MartinNuc avatar Mar 29 '20 19:03 MartinNuc

Hi @MartinNuc, good to hear from you!

The Raspberry Pi has two 5V pins (2 + 4) that come directly from the 5V power supply.

With a step-down or step-up level shifter circuit you can interface with the LogicDesk circuit. They consist of simple components and I've used them on several occasions.

Maybe this will work for you too?

davidknezic avatar Mar 30 '20 11:03 davidknezic

@davidknezic ordered step down/up yesterday. Should arrive in following days šŸ¤ž

MartinNuc avatar Mar 30 '20 12:03 MartinNuc

FYI I am almost done with the driver for raspberry. Its my first project in Rust therefore the code is šŸ’©

https://github.com/MartinNuc/logic-data-controller

It exposes REST API for controlling the table. Honestly to avoid step-up/down shifter I would prefer Arduino šŸ˜€

MartinNuc avatar Apr 06 '20 22:04 MartinNuc

Thank you very much for sharing! Rust seems to be very cool.

The only reason I though migrating to Rpi Zero W was because it's cheap, has Wifi and runs Linux (for HomeKit).

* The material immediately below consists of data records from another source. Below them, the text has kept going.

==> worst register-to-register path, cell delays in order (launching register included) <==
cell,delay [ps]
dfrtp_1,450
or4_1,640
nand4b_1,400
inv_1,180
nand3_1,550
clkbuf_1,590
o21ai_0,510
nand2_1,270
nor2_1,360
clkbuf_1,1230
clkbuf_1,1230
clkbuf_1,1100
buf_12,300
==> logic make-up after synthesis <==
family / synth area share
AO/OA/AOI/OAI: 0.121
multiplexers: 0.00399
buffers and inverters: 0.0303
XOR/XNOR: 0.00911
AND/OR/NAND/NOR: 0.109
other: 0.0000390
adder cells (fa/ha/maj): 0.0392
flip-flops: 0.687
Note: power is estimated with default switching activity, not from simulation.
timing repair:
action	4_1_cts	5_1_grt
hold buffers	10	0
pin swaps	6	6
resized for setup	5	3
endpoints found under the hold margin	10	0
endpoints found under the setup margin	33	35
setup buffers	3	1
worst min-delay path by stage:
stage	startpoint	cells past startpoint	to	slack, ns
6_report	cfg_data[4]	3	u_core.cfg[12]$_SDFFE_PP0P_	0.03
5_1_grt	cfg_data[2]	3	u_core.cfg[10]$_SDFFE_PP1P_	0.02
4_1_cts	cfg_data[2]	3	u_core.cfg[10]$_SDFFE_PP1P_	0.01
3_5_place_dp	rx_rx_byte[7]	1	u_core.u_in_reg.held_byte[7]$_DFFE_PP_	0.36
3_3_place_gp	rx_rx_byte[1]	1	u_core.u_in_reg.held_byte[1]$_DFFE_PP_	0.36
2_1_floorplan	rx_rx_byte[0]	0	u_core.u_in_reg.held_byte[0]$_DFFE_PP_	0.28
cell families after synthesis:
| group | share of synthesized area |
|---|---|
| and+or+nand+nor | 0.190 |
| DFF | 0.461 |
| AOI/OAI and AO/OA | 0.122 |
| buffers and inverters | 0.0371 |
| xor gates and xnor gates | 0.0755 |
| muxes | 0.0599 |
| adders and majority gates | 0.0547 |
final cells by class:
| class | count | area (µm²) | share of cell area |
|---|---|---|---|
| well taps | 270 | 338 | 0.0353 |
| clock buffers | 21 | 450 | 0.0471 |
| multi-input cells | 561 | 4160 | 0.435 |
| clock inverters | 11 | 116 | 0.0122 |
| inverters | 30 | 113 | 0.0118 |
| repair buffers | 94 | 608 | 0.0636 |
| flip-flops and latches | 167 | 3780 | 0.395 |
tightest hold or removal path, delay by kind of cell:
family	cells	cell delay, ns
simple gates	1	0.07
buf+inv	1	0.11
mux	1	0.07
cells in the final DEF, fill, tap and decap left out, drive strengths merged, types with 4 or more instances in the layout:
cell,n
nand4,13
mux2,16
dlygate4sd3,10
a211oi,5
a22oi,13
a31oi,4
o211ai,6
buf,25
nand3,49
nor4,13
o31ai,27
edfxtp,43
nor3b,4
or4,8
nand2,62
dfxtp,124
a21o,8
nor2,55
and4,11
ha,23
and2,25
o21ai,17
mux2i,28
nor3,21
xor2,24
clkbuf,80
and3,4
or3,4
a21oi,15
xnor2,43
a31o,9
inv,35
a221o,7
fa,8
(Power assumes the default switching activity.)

But I guess the same things can be achieved with an Arduino. If you find a model, I'd love to know which one you went with. I totally agree with you that it makes sense to use the board that makes things easiest.

davidknezic avatar Apr 07 '20 08:04 davidknezic

Unfortunately you cannot run linux on Arduino. So using raspberry is really "one-package" solution but the setup of wires is rather complicated 😱 ... see the photo šŸ™ˆ

IMG_4240

MartinNuc avatar Apr 07 '20 13:04 MartinNuc

There is an issue with raspberry that it doesn't manage to keep the loop under 1ms. Especially when there is something else going on on the device. Therefore it reads the signal wrong.

At first I wrote the driver in Typescript and I thought the reason it run fast enough is Javascript - maybe garbage collector. But even with Rust I see lagspikes which causes to skip reading bit or even more from the signal channel time to time. Which results in delays when reading the table height.

Really looks to me that using Arduino for this is much better solution :-)

MartinNuc avatar Apr 12 '20 22:04 MartinNuc

After using it for some time it mostly works ... I am pretty much sure there is still the problem with delayed reading of the signal channel.

I am wondering - using Arduino - does it happen that the table controller display stops showing height values? And sometimes that it resets memory positions?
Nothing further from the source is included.